Friday, 27 December 2019

Opioid treatment during pregnancy
Risk for preterm birth and small for gestational age mainly linked to confounding factors

Many pregnant women experience pain during pregnancy, which can be treated with opioids. However, the consequences of using opioid medications to treat pain during pregnancy are unclear. A team of researchers writing in PLOS Medicine evaluated whether opioids used to treat pain during pregnancy increase the risk of two adverse birth outcomes, specifically preterm birth and foetal growth restriction. The results showed that the absolute risks of the outcomes were low following opioid analgesic treatment during pregnancy and suggested that observed associations between opioid analgesic treatment during pregnancy and the adverse birth outcomes were largely due to background factors rather than exposure to the medication itself. The authors stress the findings have important clinical implications as they could help doctors and patients better weigh the risks and benefits of opioid treatment during pregnancy.

Primary care-based opioid and pain review service
Health and wellbeing outcomes suggest a potential benefit

Opioid prescribing to treat chronic non-cancer pain has rapidly increased, despite a lack of evidence for long-term safety and effectiveness.
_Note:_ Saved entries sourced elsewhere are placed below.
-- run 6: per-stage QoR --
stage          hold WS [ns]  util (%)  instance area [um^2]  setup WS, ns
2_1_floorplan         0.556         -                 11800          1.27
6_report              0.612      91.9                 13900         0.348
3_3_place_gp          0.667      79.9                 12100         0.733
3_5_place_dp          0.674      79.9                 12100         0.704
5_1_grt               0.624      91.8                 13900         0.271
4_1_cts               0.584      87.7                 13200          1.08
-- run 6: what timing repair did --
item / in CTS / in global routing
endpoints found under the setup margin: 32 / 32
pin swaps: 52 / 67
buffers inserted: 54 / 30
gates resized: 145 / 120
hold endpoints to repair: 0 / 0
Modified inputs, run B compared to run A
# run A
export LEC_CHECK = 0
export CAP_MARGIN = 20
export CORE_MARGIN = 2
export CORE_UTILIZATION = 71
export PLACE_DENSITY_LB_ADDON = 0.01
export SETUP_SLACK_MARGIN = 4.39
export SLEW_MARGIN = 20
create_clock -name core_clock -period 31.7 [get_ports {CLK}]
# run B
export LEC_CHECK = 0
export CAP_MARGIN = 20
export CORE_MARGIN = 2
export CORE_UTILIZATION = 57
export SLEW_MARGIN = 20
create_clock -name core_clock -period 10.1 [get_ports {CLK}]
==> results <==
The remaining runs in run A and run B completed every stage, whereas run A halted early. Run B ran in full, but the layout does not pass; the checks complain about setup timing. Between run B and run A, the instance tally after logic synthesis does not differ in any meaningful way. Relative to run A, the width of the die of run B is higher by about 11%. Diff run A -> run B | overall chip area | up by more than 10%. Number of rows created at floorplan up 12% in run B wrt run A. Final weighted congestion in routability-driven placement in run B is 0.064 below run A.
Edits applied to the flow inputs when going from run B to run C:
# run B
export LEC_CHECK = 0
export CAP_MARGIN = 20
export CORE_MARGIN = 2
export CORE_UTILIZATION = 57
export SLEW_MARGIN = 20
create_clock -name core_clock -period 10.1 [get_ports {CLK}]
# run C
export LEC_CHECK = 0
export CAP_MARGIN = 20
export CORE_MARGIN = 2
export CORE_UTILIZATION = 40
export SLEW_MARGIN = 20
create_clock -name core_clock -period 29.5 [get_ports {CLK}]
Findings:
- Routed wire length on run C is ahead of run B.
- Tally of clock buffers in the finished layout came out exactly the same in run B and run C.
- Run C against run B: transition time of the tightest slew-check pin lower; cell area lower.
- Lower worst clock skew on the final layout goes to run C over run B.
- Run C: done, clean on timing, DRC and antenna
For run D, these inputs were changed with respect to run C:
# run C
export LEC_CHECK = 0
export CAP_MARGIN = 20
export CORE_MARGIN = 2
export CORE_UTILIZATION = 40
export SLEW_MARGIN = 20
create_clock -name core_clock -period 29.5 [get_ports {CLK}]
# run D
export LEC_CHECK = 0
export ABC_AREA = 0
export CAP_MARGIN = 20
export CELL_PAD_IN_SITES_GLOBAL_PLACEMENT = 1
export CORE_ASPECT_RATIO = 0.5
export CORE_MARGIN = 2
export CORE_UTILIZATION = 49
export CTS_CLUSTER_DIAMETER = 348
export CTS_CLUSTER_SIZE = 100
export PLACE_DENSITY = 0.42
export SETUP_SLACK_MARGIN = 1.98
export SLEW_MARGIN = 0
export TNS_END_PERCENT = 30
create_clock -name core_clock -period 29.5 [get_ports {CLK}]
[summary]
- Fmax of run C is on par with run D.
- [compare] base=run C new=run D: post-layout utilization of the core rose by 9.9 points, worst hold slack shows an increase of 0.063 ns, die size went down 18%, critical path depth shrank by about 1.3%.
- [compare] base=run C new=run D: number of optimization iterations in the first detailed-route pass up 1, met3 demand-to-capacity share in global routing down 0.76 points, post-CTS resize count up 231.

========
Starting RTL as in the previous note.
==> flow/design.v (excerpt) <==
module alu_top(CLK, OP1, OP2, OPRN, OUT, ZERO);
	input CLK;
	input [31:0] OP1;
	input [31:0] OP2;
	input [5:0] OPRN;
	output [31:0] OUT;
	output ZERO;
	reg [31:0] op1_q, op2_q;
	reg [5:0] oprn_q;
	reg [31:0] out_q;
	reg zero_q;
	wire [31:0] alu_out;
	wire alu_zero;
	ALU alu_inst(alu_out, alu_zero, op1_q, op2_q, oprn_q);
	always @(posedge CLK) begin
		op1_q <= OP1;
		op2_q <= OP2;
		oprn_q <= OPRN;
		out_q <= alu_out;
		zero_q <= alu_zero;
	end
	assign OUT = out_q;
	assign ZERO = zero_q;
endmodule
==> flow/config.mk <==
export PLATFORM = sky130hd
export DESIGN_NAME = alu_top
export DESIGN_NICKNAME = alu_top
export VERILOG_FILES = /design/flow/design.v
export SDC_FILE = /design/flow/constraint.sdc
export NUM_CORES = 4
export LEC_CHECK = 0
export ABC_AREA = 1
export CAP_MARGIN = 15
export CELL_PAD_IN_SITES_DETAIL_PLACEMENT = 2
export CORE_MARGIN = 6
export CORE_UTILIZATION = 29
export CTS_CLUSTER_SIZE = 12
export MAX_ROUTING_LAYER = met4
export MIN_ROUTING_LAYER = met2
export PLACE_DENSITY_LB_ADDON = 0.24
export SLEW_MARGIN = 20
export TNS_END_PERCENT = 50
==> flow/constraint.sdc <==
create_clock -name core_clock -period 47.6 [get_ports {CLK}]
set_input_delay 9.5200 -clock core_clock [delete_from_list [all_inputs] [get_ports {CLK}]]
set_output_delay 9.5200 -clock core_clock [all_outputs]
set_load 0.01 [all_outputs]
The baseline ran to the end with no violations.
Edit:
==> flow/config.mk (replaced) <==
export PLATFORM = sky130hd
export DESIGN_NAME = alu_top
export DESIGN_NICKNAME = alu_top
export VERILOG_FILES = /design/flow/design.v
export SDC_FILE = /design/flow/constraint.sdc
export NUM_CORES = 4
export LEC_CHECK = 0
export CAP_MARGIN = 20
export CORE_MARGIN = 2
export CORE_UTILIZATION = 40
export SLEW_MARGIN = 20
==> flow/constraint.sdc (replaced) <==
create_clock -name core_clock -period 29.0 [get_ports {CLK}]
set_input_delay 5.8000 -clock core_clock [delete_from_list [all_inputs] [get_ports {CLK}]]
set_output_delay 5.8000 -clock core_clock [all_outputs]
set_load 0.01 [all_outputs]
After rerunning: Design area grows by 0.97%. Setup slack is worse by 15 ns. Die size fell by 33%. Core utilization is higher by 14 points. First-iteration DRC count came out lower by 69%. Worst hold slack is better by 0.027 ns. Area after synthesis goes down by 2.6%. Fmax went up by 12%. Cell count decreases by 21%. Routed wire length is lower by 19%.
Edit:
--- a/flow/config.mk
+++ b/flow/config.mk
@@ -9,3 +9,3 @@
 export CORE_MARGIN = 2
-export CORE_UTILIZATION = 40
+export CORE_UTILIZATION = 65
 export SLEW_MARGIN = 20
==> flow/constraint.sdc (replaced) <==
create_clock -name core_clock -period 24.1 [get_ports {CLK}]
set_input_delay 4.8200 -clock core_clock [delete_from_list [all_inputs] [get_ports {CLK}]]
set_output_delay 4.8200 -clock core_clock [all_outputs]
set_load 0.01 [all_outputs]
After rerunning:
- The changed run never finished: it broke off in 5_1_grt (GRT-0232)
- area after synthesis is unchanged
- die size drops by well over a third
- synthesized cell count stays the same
Setup of build 72:
## RISC_V
module RISC_V(clk, rst, mem_addr, mem_wdata, mem_we, mem_rdata);
Size: about 1,100 cells after synthesis, ~14,000 um^2 of cells after synthesis.
==> flow/config.mk <==
export PLATFORM = sky130hd
export DESIGN_NAME = RISC_V
export DESIGN_NICKNAME = RISC_V
export VERILOG_FILES = /design/flow/design.v
export SDC_FILE = /design/flow/constraint.sdc
export NUM_CORES = 4
export LEC_CHECK = 0
export CAP_MARGIN = 20
export CELL_PAD_IN_SITES_DETAIL_PLACEMENT = 0
export CELL_PAD_IN_SITES_GLOBAL_PLACEMENT = 3
export CORE_ASPECT_RATIO = 1.3
export CORE_MARGIN = 2
export CORE_UTILIZATION = 58
export CTS_CLUSTER_DIAMETER = 61
export CTS_CLUSTER_SIZE = 10
export GPL_TIMING_DRIVEN = 0
export HOLD_SLACK_MARGIN = 0.27
export MAX_ROUTING_LAYER = met5
export MIN_ROUTING_LAYER = met2
export SETUP_SLACK_MARGIN = 1.0
export SLEW_MARGIN = 40
export TNS_END_PERCENT = 25
==> flow/constraint.sdc <==
create_clock -name core_clock -period 8.0 [get_ports {clk}]
set_input_delay 1.6000 -clock core_clock [delete_from_list [all_inputs] [get_ports {clk}]]
set_output_delay 1.6000 -clock core_clock [all_outputs]
set_load 0.01 [all_outputs]
run.sh (not shown) runs the stock make flow with config.mk's settings and CLKGATE_MAP_FILE=.
Run status, build 72: aborted in 3_1_place_gp_skip_io, error GPL-0301
--- input diff build 72..build 33 ---
# build 72
export LEC_CHECK = 0
export CAP_MARGIN = 20
export CELL_PAD_IN_SITES_DETAIL_PLACEMENT = 0
export CELL_PAD_IN_SITES_GLOBAL_PLACEMENT = 3
export CORE_ASPECT_RATIO = 1.3
export CORE_MARGIN = 2
export CORE_UTILIZATION = 58
export CTS_CLUSTER_DIAMETER = 61
export CTS_CLUSTER_SIZE = 10
export GPL_TIMING_DRIVEN = 0
export HOLD_SLACK_MARGIN = 0.27
export MAX_ROUTING_LAYER = met5
export MIN_ROUTING_LAYER = met2
export SETUP_SLACK_MARGIN = 1.0
export SLEW_MARGIN = 40
export TNS_END_PERCENT = 25
create_clock -name core_clock -period 8.0 [get_ports {clk}]
# build 33
export LEC_CHECK = 0
export CAP_MARGIN = 20
export CORE_MARGIN = 2
export CORE_UTILIZATION = 64
export SLEW_MARGIN = 20
create_clock -name core_clock -period 4.36 [get_ports {clk}]
Results
- Build 33 | ERROR | 5_1_grt
- Taking build 72 as the reference, in build 33 synthesized area neither gained nor lost much; floorplan utilization picked up an extra 6.7 points; cell count after synthesis neither gained nor lost much.
- Diff build 72 -> build 33 | height of the die | decrease of 16%
- Per the comparison of build 33 with build 72, number of placement rows lower; mean instance size in the synthesized netlist flat; fraction of synthesized cell area in xor and xnor cells held steady; chip area from the yosys synthesis statistics held steady; placeable core region decreased by about 10% relative to the old numbers.
- | total die size | build 33 vs build 72 | better |
## Diff of input files: build 87 against build 33
# build 33
export LEC_CHECK = 0
export CAP_MARGIN = 20
export CORE_MARGIN = 2
export CORE_UTILIZATION = 64
export SLEW_MARGIN = 20
create_clock -name core_clock -period 4.36 [get_ports {clk}]
# build 87
export LEC_CHECK = 0
export CAP_MARGIN = 20
export CORE_MARGIN = 2
export CORE_UTILIZATION = 72
export CTS_CLUSTER_DIAMETER = 397
export CTS_CLUSTER_SIZE = 37
export HOLD_SLACK_MARGIN = -0.08
export SLEW_MARGIN = 20
create_clock -name core_clock -period 3.73 [get_ports {clk}]
Findings:
- Re cell area after technology mapping: no difference whatsoever between build 33 and build 87.
- Build 87 failed in 4_1_cts with DPL-0033.
- On total die size, build 87 does better than build 33.
- Lower floorplan utilization goes to build 33 over build 87.
- Build 87 falls short of build 33 in setup slack after placement.
Setup changes, build 87 to build 67
# build 87
export LEC_CHECK = 0
export CAP_MARGIN = 20
export CORE_MARGIN = 2
export CORE_UTILIZATION = 72
export CTS_CLUSTER_DIAMETER = 397
export CTS_CLUSTER_SIZE = 37
export HOLD_SLACK_MARGIN = -0.08
export SLEW_MARGIN = 20
create_clock -name core_clock -period 3.73 [get_ports {clk}]
# build 67
export LEC_CHECK = 0
export ABC_AREA = 1
export CAP_MARGIN = 20
export CORE_ASPECT_RATIO = 1.45
export CORE_MARGIN = 2
export CORE_UTILIZATION = 72
export CTS_CLUSTER_DIAMETER = 373
export CTS_CLUSTER_SIZE = 98
export SETUP_SLACK_MARGIN = 0.68
export SLEW_MARGIN = 20
create_clock -name core_clock -period 4.96 [get_ports {clk}]
Results
- Build 67 did not finish: a tool error stopped it during 5_1_grt.
- On number of instances in the synthesized netlist, the lower figure sits with build 87, not build 67.
- NOTE number of placement rows build 87->build 67 increased by more than 10%
- Looking at parity-gate share of the synthesized area counting xor and xnor cells across build 67 and build 87, the one that comes out lower is build 87.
A pain review service was developed to work with patients taking opioids long-term to explore opioid use, encourage non-drug-based alternatives, and, where appropriate, support dose reduction. Researchers, writing in BJGP, invited 59 patients, out of which 34 enrolled in the service. A mixed-methods evaluation of the one-to-one service in two GP practices in England found that the median prescribed opioid dose reduced from 90 mg at baseline to 72 mg at follow-up; three service users stopped using opioids altogether. On average, service users showed improvement on most health, wellbeing, and QoL outcomes. Perceived benefits were related to wellbeing, for example, improved confidence and self-esteem, use of pain management strategies, changes in medication use, and reductions in dose. Following further service development, the authors conclude a randomised controlled trial to test this type of care pathway is warranted.

Prophylactic aspirin use
May reduce risk of mortality among older individuals

Aspirin use has been associated with reduced risk of cancer mortality, particularly of the colorectum. However, researchers writing in JAMA point out that aspirin efficacy may be influenced by biological characteristics, such as obesity and age. They therefore set out to investigate the association of aspirin use with risk of all-cause, any cancer, gastrointestinal (GI) cancer, and colorectal cancer (CRC) mortality among older adults and to perform an exploratory analysis of the association of aspirin use with mortality stratified by BMI. In this cohort study, which included a total of 146,152 individuals (mean age at baseline, 66.3 years; 74,742 women; 129,446 non-Hispanic white), aspirin use three or more times per week was associated with a reduction in all-cause, cancer, GI cancer and CRC mortality in older adults. This suggests prophylactic aspirin use may reduce risk of mortality among older individuals.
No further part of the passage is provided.